Only the lines holding "localparam" are wanted here; copy each from the listing.

• • • • •

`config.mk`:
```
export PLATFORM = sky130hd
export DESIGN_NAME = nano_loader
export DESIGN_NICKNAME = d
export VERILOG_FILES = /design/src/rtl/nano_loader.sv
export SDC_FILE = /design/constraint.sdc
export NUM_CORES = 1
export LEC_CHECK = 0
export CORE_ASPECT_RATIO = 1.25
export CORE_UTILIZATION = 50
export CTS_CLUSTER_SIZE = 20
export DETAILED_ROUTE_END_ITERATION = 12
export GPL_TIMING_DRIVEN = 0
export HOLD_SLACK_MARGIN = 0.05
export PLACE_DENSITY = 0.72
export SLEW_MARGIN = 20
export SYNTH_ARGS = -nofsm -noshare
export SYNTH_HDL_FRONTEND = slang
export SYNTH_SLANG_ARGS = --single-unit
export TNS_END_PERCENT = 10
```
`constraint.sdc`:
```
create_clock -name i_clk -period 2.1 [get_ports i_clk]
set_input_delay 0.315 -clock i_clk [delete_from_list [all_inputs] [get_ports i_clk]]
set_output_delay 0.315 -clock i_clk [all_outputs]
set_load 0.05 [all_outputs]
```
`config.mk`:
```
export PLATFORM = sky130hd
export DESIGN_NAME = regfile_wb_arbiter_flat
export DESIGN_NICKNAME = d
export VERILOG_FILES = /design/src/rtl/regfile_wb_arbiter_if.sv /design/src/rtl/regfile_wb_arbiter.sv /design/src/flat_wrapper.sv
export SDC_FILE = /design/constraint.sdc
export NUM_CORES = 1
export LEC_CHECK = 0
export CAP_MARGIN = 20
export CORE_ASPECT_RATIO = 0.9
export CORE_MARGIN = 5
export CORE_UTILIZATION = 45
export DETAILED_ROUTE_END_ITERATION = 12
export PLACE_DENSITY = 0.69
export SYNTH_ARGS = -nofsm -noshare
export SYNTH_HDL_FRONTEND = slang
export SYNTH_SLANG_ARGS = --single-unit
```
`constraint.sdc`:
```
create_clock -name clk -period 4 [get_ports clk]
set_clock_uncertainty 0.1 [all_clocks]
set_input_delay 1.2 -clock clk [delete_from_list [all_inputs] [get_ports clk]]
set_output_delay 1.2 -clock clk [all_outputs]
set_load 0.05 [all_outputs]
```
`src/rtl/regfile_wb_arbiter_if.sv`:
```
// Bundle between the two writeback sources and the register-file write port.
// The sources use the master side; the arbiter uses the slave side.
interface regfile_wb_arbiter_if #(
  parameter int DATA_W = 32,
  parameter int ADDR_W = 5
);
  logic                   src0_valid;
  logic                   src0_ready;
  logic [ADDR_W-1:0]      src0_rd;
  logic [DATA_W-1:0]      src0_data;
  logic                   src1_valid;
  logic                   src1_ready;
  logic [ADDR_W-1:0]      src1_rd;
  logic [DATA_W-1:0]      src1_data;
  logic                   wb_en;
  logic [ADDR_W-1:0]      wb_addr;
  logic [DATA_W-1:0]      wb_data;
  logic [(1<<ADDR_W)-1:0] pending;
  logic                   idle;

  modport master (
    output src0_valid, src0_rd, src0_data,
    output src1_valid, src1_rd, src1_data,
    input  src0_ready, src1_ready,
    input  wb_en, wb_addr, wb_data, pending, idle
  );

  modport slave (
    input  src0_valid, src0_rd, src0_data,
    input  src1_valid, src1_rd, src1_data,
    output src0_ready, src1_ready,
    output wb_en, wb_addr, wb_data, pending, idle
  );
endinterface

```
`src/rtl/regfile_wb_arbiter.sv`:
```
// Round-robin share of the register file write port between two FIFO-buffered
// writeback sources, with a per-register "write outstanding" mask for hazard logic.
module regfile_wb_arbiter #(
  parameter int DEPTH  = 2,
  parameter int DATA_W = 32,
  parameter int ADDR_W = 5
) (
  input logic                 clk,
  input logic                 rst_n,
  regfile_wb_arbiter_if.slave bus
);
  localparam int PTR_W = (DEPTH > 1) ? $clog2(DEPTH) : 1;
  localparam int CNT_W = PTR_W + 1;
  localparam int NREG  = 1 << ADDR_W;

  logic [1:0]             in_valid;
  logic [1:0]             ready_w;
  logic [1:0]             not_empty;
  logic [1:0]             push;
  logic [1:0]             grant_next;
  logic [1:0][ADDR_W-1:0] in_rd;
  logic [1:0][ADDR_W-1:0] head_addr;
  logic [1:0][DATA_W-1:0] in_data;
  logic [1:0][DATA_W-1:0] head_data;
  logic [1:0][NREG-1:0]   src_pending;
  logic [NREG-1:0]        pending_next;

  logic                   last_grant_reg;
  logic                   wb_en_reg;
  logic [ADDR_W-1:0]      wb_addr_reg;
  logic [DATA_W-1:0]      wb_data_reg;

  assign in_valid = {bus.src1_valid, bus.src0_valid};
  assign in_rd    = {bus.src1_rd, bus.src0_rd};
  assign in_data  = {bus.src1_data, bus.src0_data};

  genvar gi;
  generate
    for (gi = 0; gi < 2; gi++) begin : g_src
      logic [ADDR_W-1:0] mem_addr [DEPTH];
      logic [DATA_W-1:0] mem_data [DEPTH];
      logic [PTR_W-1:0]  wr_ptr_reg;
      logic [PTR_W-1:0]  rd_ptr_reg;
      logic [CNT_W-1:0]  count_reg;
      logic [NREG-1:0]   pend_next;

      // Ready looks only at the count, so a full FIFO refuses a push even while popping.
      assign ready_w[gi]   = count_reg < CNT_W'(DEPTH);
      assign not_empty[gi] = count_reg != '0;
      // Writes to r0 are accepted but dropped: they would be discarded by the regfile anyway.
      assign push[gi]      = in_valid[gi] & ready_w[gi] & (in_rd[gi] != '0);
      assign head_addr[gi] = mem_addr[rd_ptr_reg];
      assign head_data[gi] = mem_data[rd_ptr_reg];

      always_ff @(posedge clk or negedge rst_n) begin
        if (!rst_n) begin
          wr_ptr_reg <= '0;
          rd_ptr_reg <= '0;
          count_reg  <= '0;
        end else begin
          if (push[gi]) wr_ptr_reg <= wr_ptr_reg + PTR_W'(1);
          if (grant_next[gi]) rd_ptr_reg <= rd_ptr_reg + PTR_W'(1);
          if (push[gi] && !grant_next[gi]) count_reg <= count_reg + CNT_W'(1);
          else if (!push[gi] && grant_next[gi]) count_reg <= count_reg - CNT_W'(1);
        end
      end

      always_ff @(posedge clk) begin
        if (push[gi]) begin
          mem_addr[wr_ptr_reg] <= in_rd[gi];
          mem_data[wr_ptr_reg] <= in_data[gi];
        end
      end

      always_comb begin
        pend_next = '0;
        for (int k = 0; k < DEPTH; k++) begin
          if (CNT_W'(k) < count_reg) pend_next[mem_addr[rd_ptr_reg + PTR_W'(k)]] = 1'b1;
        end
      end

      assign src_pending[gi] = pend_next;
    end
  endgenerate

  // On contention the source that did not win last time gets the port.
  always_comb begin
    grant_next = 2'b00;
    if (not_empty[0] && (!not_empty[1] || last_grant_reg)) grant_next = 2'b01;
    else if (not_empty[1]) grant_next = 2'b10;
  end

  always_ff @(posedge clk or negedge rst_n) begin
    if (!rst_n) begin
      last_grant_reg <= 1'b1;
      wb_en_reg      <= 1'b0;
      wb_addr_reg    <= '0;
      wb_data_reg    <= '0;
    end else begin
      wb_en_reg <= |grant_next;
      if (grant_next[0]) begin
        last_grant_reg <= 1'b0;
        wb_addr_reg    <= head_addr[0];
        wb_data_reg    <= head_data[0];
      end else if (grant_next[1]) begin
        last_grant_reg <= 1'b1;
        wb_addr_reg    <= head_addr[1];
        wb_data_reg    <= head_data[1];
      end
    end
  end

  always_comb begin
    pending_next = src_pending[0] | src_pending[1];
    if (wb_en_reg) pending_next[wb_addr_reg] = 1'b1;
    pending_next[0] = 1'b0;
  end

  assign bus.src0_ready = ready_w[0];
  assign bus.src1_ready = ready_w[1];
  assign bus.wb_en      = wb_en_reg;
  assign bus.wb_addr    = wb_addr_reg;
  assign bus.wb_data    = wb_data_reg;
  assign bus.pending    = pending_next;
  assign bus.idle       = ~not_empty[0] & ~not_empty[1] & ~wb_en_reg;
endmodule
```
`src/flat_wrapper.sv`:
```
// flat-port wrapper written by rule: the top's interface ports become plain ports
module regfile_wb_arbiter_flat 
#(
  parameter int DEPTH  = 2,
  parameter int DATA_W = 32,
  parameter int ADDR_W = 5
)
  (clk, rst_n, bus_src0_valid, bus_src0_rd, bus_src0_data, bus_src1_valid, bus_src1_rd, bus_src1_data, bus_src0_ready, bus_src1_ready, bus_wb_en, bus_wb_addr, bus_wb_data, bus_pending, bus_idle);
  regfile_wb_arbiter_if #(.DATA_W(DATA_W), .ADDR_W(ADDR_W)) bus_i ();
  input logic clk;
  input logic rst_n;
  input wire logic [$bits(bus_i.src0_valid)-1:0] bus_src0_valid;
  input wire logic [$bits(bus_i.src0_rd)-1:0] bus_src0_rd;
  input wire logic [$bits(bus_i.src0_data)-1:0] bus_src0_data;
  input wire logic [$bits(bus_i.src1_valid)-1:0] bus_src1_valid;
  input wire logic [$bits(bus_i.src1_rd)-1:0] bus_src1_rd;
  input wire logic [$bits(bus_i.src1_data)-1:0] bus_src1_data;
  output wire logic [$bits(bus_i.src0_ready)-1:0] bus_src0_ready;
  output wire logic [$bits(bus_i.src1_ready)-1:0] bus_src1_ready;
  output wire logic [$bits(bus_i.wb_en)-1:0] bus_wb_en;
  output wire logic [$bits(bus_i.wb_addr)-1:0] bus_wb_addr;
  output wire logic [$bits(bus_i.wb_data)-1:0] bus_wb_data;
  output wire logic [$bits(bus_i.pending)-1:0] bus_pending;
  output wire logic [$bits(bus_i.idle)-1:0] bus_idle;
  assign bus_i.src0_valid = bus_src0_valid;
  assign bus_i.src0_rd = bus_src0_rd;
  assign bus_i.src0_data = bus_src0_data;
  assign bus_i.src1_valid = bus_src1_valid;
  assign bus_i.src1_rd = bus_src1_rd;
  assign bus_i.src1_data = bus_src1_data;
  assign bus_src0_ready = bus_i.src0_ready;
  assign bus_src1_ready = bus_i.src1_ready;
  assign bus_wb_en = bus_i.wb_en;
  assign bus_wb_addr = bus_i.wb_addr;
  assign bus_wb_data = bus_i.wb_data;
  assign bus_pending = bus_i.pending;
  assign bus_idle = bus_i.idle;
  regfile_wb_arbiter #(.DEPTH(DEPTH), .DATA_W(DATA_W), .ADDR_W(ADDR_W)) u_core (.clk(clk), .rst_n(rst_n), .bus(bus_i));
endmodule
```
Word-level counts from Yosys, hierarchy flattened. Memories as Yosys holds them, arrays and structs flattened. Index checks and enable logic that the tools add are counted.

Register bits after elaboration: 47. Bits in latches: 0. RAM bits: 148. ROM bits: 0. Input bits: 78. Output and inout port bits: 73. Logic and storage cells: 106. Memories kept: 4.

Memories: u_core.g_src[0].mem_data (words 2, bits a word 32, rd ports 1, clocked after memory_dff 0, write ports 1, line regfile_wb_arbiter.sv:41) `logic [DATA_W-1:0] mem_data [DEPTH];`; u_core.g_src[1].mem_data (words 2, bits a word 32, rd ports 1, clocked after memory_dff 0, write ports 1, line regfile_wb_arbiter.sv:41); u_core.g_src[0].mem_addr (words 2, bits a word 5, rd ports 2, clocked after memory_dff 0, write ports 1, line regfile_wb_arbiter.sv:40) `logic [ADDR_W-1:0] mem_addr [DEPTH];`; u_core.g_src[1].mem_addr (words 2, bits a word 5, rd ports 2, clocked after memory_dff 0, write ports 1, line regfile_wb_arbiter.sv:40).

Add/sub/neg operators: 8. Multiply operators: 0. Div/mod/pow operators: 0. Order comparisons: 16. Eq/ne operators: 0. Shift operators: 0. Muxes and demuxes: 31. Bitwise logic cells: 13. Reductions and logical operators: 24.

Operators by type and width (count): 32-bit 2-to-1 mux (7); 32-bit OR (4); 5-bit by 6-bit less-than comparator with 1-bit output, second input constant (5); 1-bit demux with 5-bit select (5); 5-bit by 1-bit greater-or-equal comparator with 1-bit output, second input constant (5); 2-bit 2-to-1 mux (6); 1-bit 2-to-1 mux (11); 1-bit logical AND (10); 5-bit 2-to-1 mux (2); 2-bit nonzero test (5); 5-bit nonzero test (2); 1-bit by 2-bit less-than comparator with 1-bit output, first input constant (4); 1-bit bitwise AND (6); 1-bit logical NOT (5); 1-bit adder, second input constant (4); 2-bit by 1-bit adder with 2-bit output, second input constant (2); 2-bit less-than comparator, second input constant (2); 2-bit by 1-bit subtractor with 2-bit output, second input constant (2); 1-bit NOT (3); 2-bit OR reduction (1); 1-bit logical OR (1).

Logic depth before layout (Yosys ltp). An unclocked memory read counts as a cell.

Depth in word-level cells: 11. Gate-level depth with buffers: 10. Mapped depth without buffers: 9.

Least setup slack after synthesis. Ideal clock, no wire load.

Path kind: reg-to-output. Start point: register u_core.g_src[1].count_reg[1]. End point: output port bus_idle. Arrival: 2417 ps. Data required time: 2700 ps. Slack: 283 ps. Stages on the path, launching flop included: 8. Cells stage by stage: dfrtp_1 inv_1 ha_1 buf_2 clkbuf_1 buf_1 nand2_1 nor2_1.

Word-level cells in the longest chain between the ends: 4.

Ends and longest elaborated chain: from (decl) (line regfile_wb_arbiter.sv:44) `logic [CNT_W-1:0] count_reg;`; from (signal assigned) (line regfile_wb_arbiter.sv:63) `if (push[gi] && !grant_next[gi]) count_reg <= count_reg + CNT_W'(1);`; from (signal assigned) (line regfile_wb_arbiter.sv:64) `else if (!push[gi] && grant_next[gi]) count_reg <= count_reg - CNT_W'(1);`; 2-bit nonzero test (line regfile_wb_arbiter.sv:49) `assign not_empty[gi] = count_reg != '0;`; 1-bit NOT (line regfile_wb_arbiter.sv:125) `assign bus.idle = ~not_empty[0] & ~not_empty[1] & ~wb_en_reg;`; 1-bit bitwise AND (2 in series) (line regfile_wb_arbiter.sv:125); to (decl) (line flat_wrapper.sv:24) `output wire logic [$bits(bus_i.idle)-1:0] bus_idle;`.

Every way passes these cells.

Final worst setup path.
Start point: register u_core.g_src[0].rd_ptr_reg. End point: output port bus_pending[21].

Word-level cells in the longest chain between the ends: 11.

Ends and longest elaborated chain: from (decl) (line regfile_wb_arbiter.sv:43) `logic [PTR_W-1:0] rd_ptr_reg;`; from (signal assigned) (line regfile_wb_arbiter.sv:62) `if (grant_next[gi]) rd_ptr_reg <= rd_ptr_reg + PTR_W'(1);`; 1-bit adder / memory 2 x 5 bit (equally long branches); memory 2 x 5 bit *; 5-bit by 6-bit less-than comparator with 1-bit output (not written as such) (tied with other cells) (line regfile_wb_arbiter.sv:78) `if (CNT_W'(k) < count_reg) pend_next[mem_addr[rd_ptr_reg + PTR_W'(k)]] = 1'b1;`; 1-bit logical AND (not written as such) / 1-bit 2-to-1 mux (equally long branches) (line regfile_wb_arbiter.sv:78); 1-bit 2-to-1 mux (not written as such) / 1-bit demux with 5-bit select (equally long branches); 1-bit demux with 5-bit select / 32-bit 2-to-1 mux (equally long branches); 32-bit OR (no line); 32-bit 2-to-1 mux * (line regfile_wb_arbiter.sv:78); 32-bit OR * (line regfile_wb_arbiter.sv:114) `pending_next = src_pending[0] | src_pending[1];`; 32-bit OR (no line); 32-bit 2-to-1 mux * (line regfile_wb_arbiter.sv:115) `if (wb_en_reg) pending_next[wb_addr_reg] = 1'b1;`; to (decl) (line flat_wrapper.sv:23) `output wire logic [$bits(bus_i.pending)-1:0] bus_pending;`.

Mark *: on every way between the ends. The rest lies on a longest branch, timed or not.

• • • • •

> PROBLEM SOLUTION:
  localparam int PTR_W = (DEPTH > 1) ? $clog2(DEPTH) : 1;
  localparam int CNT_W = PTR_W + 1;
  localparam int NREG  = 1 << ADDR_W;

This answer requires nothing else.